[Exercise prompt]:
Begin at the line below that has "n_antenna_cell 0 \" and stop after the line that has "warnings 27 \". Please restate only those lines, word for word.

[Given records]:
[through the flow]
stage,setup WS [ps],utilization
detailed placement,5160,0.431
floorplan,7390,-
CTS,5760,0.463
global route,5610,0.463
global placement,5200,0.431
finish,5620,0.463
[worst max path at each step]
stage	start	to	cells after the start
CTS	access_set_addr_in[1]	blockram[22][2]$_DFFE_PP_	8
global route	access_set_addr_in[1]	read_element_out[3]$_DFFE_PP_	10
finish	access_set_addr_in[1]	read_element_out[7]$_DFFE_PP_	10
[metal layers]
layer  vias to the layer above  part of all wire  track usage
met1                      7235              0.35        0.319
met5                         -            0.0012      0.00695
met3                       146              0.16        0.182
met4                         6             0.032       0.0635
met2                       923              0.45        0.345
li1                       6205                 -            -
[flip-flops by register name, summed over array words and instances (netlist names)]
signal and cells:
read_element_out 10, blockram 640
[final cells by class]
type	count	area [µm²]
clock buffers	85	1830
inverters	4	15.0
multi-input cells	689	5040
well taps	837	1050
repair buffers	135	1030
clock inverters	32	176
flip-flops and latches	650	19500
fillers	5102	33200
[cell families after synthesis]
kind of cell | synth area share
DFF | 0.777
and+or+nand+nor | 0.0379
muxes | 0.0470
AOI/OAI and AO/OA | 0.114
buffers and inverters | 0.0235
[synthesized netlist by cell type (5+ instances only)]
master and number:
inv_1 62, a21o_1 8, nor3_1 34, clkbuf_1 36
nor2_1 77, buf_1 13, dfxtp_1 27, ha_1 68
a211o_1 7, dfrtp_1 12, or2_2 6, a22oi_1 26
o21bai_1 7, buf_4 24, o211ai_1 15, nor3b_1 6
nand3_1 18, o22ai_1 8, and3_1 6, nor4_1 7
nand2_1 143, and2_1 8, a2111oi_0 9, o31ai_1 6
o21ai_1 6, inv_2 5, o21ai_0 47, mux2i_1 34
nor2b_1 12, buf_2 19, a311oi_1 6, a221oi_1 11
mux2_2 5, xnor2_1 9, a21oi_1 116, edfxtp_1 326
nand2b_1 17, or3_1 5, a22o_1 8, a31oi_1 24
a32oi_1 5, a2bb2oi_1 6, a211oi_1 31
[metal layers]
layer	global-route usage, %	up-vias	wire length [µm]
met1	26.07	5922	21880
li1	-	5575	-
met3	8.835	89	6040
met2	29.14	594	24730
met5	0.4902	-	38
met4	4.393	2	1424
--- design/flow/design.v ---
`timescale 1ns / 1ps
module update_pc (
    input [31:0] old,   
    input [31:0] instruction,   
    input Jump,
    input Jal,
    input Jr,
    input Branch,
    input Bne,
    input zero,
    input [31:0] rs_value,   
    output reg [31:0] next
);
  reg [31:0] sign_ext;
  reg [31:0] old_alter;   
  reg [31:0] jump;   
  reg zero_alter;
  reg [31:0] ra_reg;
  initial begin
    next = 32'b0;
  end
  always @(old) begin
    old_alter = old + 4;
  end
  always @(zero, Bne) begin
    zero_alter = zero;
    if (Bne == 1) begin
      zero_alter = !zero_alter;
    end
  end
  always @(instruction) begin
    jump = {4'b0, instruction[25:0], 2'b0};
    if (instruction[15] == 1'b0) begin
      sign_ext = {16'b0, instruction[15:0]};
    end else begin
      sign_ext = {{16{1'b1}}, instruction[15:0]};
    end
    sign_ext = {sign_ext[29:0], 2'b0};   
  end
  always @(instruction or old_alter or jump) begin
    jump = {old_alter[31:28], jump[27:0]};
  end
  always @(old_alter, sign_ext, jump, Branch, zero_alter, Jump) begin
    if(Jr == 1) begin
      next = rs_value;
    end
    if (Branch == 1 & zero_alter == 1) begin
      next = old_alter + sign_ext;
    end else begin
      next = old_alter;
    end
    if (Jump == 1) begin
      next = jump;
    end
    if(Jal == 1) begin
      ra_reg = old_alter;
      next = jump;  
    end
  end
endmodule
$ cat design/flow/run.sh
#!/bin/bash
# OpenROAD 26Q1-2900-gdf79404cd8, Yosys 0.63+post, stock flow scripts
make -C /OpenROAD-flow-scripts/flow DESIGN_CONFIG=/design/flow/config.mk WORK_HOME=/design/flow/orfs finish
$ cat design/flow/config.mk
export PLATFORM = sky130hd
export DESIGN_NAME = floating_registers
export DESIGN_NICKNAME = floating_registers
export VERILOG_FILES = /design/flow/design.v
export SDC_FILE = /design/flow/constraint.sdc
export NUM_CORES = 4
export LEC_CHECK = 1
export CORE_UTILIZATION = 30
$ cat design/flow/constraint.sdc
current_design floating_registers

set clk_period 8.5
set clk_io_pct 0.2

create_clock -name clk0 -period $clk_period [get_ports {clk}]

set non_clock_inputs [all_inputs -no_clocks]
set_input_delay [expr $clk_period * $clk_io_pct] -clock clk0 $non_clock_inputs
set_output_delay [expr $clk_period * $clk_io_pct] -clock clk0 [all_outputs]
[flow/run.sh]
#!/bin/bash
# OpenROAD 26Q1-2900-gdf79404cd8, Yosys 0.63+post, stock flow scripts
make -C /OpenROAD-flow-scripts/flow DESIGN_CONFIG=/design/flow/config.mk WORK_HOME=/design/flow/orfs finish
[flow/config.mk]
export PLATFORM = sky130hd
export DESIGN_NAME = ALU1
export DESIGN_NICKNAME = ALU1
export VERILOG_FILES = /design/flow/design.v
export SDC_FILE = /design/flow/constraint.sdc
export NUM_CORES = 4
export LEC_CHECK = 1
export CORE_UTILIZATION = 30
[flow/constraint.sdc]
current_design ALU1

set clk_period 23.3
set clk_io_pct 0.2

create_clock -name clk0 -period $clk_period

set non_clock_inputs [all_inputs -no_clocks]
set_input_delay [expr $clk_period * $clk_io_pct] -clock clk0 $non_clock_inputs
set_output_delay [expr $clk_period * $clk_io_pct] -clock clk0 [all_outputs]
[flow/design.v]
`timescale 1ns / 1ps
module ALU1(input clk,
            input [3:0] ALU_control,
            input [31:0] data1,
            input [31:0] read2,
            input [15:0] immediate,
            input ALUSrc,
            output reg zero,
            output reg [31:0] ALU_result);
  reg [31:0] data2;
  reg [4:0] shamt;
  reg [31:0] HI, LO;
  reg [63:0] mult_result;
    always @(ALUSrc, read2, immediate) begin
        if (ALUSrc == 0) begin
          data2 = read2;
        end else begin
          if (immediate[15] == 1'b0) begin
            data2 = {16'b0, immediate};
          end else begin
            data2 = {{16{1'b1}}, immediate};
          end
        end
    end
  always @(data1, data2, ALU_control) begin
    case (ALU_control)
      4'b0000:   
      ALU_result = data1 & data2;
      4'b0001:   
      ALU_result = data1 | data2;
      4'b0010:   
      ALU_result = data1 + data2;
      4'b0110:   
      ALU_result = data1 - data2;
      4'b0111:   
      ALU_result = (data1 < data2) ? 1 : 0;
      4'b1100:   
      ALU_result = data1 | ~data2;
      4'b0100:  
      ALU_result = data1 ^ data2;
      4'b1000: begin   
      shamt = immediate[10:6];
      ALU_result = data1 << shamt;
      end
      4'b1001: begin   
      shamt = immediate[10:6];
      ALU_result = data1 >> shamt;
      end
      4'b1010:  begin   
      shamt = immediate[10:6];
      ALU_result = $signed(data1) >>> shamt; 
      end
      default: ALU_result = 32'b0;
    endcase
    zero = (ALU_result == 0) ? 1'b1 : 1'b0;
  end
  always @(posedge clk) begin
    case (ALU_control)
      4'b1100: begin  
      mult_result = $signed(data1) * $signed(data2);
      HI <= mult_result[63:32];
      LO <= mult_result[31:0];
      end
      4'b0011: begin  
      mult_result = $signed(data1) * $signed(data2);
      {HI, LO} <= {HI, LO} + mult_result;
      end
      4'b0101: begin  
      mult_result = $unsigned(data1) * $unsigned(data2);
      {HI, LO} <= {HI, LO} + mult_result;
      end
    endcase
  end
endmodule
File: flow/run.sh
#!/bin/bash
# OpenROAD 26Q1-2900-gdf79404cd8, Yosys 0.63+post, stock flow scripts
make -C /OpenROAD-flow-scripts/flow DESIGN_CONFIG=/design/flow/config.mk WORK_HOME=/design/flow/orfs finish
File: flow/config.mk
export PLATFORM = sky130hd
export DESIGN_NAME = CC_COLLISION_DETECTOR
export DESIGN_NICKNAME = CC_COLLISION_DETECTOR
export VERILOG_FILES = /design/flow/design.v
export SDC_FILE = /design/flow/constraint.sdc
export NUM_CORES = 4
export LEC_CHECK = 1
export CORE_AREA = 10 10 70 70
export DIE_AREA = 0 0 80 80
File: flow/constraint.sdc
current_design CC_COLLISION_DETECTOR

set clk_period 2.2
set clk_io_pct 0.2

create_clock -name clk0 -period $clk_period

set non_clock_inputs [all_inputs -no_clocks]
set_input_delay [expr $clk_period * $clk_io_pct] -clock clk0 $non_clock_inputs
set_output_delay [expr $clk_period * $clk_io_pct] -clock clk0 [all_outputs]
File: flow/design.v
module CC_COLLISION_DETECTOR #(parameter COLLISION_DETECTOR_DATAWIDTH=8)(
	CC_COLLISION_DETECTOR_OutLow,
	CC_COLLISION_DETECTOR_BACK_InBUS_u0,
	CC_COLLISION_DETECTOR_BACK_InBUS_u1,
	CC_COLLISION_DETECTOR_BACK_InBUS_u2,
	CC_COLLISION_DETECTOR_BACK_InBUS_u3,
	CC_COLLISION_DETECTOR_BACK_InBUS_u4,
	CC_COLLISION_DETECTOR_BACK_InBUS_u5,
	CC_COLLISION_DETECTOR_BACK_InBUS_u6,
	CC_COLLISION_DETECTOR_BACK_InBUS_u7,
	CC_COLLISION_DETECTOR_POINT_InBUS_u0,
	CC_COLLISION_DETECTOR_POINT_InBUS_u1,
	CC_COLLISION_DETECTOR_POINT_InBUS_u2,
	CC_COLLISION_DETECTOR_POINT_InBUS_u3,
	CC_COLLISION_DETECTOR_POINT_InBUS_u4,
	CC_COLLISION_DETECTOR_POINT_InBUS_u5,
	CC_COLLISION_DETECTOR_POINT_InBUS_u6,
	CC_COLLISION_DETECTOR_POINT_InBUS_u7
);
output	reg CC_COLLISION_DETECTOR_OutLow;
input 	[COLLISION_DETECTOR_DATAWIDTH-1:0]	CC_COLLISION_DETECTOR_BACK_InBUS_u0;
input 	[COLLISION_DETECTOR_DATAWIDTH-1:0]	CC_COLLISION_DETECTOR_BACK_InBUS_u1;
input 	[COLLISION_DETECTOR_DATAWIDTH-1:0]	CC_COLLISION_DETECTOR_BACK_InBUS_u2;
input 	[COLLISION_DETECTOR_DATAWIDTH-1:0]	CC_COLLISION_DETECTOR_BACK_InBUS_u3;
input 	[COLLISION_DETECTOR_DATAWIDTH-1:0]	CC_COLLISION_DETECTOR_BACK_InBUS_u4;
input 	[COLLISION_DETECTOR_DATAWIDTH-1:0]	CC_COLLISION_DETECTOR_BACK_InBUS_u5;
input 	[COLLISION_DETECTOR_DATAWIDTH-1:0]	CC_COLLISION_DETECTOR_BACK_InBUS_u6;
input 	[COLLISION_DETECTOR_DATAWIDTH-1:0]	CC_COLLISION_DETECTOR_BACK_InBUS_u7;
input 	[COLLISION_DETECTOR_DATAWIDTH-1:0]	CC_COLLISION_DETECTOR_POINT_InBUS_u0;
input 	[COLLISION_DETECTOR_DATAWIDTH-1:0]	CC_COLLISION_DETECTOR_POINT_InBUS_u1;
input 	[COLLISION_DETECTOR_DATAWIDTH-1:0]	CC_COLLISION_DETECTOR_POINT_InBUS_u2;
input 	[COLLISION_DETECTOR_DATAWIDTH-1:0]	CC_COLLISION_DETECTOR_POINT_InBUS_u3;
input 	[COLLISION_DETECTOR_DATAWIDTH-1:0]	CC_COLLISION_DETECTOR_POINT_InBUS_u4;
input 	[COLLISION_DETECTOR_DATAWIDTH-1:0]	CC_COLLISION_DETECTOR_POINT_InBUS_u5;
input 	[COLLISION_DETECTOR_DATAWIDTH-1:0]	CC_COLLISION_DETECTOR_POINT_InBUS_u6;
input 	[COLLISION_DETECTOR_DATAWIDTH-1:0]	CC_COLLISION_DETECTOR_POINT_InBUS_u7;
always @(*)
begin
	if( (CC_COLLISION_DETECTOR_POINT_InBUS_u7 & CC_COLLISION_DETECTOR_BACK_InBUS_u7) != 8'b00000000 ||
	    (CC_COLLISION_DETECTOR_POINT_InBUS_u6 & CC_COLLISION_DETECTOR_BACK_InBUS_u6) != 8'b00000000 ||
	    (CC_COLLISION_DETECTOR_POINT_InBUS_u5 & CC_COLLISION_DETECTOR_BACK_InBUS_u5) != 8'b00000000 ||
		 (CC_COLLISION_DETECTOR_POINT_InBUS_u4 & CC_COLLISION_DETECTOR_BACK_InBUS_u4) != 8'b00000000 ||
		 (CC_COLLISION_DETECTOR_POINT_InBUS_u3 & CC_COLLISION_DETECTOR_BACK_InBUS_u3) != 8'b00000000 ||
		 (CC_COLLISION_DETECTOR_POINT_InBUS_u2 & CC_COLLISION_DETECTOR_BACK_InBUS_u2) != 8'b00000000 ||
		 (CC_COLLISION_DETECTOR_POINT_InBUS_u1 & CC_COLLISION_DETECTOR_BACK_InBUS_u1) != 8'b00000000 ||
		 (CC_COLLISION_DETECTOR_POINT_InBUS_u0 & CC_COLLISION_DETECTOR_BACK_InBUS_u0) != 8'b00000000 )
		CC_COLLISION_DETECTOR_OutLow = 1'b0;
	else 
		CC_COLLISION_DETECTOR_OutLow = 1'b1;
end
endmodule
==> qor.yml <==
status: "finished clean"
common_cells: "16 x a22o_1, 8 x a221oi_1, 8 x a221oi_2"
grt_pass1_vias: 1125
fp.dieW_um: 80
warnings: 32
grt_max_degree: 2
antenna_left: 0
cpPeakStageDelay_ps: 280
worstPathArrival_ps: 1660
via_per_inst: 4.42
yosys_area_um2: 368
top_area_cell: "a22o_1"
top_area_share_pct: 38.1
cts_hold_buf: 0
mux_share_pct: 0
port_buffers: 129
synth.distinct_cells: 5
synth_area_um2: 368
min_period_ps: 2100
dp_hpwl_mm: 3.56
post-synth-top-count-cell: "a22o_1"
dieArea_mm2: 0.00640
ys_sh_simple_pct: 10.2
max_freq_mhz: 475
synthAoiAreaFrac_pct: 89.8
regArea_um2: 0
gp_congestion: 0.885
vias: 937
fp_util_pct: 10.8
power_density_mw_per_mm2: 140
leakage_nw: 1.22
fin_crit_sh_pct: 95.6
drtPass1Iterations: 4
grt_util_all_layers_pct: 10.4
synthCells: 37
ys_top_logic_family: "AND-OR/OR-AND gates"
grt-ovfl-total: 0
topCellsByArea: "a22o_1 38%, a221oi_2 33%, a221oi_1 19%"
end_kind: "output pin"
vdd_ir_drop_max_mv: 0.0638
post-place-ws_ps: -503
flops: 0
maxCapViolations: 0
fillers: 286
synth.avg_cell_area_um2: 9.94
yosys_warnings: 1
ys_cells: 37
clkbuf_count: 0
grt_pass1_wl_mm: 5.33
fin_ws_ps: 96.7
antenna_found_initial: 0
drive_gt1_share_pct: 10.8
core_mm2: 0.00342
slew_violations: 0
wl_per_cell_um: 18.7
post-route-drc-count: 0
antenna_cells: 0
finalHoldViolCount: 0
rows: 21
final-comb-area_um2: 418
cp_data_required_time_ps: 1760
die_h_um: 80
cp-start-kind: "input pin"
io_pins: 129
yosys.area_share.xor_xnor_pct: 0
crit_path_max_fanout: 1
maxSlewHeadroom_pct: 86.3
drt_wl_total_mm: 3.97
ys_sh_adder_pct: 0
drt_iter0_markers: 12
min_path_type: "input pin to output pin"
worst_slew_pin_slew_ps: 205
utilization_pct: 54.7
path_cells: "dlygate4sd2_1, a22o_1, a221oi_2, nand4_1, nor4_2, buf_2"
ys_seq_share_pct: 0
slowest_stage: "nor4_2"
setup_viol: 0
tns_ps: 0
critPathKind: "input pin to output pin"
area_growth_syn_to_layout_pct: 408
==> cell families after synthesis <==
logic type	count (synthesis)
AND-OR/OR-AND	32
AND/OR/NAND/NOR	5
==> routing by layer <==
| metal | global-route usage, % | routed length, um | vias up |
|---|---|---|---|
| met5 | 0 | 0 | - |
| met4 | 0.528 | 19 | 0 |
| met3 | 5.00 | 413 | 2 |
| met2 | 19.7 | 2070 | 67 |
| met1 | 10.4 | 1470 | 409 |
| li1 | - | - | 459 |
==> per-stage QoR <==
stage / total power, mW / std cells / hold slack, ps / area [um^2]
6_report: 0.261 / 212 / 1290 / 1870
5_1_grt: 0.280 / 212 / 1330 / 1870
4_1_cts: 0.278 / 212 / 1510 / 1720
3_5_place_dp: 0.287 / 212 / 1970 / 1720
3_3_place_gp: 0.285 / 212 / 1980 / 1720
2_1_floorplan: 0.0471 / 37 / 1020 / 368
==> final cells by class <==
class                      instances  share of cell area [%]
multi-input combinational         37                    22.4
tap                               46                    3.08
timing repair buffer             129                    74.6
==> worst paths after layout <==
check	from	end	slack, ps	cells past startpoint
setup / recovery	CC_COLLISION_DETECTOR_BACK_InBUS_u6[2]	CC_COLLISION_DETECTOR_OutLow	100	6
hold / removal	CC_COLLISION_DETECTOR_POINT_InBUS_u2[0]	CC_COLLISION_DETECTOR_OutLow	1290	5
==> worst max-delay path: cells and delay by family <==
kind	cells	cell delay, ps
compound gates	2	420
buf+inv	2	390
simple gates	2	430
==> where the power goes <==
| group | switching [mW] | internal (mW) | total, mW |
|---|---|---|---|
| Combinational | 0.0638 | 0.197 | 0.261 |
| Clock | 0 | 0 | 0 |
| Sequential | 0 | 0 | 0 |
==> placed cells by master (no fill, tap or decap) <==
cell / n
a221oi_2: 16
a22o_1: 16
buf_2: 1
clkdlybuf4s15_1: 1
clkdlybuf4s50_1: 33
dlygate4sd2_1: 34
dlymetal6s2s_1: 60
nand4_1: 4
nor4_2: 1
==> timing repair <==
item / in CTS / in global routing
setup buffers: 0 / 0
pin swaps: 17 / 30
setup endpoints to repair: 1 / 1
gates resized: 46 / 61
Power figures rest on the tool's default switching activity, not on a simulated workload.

==

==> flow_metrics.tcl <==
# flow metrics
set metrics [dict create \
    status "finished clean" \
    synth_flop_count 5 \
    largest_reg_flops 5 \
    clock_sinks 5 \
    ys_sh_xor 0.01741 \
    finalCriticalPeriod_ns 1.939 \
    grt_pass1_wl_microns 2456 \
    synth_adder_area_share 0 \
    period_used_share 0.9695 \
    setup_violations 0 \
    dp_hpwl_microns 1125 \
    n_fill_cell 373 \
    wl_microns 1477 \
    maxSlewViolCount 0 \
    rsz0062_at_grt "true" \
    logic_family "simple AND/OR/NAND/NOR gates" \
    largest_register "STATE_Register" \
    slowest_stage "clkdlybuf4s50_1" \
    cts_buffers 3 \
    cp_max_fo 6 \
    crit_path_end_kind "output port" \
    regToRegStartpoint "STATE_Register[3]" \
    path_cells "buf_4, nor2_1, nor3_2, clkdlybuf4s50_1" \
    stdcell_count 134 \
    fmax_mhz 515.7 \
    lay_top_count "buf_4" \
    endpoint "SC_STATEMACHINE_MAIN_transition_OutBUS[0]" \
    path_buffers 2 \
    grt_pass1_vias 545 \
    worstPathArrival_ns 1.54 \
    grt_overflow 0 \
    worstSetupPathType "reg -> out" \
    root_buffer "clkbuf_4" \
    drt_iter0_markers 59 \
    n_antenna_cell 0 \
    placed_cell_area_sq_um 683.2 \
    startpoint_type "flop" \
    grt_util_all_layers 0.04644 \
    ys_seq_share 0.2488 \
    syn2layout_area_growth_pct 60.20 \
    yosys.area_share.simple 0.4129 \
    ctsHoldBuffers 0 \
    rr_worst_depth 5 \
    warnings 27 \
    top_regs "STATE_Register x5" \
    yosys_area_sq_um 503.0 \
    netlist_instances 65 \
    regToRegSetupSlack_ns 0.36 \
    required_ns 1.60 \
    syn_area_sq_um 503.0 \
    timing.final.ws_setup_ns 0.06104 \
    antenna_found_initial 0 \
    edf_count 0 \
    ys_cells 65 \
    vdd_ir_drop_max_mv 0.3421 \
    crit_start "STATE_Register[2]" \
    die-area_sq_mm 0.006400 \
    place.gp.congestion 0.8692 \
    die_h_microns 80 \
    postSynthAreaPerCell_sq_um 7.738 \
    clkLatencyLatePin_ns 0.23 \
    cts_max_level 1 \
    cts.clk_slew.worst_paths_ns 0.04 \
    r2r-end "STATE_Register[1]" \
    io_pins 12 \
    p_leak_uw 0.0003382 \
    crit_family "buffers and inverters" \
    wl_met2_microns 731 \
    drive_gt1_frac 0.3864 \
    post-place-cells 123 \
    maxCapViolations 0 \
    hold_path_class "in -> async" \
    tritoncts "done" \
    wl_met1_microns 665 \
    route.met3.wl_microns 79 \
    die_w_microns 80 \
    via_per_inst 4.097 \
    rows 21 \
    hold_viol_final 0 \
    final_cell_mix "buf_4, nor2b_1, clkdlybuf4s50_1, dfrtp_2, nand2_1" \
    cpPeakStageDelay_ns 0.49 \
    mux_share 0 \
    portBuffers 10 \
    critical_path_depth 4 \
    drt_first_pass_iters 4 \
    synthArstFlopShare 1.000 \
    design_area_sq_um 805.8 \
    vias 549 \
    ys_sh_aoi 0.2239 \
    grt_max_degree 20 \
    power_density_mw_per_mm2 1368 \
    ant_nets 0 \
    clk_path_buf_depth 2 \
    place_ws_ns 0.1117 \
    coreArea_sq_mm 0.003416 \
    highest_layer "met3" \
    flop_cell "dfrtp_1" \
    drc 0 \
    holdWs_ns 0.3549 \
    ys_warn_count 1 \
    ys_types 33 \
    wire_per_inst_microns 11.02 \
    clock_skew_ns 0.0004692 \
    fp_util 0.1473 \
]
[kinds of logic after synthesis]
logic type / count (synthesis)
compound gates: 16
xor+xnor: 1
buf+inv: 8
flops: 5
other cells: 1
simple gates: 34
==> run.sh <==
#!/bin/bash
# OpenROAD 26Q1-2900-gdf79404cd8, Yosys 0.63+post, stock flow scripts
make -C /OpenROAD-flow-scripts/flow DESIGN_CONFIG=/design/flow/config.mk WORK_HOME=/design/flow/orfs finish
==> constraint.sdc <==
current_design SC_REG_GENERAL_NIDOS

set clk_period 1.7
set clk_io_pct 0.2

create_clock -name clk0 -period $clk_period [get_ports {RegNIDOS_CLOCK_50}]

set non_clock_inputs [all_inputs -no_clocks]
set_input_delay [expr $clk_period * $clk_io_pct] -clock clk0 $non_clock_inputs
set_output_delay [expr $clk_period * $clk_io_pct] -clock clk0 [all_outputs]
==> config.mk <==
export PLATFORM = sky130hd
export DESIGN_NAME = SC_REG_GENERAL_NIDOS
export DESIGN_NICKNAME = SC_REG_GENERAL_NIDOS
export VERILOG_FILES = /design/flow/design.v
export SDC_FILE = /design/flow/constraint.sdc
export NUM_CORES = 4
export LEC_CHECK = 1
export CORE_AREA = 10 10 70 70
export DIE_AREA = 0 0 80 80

[Reply]:
    n_antenna_cell 0 \
    placed_cell_area_sq_um 683.2 \
    startpoint_type "flop" \
    grt_util_all_layers 0.04644 \
    ys_seq_share 0.2488 \
    syn2layout_area_growth_pct 60.20 \
    yosys.area_share.simple 0.4129 \
    ctsHoldBuffers 0 \
    rr_worst_depth 5 \
    warnings 27 \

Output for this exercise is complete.